> **About this exercise**
Copy out, from the data below, each line in which the word "differences" occurs.

> **Data for this exercise**

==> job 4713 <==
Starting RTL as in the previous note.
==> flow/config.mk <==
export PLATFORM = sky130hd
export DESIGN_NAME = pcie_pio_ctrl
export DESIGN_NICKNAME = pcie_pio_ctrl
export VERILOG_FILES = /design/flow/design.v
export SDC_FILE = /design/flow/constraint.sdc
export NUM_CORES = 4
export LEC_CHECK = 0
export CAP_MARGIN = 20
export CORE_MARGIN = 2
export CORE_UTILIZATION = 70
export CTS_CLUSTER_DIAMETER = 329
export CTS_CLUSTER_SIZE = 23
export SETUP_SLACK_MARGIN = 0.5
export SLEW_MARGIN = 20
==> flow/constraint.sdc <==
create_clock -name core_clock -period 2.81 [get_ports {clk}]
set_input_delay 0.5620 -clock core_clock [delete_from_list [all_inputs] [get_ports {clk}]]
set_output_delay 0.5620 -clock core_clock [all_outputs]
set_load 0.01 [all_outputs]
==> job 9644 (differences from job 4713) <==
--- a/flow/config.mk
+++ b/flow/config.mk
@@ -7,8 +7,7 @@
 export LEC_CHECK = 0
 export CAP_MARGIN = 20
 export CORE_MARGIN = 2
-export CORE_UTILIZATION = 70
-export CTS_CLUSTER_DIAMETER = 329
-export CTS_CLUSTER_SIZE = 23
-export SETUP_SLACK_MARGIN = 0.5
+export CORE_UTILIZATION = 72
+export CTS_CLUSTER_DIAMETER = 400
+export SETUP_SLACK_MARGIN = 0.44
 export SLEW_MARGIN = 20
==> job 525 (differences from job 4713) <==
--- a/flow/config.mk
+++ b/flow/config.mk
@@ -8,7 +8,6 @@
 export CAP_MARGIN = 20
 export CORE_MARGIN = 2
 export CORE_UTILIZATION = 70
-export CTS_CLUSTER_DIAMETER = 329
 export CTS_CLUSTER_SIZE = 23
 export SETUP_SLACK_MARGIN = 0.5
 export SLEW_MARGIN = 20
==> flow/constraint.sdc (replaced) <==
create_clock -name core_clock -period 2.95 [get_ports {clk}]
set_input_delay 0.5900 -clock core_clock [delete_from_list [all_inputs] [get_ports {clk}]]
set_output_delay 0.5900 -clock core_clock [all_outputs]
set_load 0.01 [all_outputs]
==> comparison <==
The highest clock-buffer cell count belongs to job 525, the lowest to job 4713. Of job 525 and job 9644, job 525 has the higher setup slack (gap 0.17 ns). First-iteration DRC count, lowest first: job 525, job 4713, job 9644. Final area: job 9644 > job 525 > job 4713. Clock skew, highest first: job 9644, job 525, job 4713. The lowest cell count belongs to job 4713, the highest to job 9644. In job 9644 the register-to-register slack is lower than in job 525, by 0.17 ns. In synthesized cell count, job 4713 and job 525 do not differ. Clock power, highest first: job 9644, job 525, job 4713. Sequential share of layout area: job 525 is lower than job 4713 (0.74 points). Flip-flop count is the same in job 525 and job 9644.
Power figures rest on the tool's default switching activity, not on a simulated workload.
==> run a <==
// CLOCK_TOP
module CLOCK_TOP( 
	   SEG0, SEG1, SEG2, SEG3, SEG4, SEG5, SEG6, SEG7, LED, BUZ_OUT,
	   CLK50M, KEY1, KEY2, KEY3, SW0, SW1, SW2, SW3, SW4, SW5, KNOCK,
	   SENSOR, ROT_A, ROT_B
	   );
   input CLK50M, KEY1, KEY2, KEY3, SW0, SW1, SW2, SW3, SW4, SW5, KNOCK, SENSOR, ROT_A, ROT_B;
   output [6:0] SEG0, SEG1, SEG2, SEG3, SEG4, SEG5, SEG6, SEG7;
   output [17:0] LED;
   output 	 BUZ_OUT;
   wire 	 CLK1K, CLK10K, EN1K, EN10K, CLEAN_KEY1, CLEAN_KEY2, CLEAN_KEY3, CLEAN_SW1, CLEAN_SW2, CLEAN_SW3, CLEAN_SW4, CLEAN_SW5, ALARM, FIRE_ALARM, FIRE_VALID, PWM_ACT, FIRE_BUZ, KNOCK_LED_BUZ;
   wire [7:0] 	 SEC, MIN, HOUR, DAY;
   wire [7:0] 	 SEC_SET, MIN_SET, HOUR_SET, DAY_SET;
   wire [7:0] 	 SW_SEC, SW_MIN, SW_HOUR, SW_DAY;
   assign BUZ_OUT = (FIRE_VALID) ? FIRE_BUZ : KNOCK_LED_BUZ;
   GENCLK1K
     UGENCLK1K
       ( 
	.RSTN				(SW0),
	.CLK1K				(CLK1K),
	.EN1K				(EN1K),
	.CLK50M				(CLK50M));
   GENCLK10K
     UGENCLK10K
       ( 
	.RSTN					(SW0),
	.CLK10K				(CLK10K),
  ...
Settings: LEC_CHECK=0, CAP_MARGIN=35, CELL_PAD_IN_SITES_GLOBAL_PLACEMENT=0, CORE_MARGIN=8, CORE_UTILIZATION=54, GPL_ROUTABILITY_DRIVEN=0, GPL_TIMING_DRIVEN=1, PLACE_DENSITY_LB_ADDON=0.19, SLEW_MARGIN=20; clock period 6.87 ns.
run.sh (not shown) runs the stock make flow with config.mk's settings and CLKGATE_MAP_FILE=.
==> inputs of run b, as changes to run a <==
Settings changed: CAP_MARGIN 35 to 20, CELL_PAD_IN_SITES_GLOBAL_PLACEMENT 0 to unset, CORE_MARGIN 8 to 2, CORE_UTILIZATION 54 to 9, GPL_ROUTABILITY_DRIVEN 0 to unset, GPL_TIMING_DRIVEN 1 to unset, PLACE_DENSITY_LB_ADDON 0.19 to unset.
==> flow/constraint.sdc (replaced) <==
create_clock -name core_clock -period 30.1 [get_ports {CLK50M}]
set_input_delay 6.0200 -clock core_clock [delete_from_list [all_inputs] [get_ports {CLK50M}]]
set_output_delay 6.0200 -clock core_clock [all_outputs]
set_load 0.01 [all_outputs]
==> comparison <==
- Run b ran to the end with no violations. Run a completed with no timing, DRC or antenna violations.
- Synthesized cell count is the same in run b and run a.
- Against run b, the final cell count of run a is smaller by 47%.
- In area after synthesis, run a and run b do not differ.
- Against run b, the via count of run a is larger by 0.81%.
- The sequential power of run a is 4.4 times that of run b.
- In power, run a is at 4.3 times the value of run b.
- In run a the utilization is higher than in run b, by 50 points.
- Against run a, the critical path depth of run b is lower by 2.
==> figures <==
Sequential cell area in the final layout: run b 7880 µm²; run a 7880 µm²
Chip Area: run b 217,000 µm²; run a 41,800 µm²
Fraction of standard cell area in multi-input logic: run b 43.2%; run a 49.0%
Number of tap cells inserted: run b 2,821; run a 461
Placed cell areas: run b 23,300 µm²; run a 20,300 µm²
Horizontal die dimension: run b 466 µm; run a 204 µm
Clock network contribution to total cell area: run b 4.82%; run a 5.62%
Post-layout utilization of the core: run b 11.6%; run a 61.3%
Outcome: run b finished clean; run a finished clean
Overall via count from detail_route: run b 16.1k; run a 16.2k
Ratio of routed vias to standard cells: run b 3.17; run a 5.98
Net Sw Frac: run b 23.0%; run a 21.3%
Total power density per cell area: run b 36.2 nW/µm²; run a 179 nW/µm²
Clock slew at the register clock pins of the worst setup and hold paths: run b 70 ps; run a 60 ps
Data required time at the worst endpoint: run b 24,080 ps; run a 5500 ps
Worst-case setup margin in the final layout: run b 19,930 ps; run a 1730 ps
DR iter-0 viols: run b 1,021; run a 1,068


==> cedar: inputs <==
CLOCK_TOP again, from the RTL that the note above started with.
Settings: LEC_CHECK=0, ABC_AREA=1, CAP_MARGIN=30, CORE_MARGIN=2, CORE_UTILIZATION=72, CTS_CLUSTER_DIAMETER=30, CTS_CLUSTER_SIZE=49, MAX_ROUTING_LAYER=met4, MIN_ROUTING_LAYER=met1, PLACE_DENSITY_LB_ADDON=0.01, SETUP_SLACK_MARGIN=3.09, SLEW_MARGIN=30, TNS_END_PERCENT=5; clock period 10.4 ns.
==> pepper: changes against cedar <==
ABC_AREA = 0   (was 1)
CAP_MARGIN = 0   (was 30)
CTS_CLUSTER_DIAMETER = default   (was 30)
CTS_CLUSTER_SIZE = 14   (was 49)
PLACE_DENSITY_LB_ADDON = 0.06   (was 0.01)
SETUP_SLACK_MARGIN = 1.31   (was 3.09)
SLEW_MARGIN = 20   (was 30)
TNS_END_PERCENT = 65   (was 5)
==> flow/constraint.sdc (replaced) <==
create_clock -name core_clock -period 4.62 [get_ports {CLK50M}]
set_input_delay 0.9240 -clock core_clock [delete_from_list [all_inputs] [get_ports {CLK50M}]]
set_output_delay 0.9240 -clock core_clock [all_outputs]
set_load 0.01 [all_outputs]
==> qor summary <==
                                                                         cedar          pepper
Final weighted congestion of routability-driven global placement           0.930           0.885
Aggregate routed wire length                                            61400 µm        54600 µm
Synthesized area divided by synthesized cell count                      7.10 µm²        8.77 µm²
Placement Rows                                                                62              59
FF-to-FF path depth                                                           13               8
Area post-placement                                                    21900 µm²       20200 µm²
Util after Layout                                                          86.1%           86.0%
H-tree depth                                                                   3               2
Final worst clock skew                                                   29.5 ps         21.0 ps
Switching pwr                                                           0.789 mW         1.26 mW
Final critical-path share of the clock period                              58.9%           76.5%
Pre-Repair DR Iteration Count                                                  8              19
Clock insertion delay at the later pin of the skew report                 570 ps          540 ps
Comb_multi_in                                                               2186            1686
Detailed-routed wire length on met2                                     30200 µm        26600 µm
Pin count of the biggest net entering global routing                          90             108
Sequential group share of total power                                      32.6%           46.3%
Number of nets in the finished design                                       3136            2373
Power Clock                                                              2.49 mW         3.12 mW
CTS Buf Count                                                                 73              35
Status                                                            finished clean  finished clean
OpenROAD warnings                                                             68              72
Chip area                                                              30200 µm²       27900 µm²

> **Result of this exercise**
==> job 9644 (differences from job 4713) <==
==> job 525 (differences from job 4713) <==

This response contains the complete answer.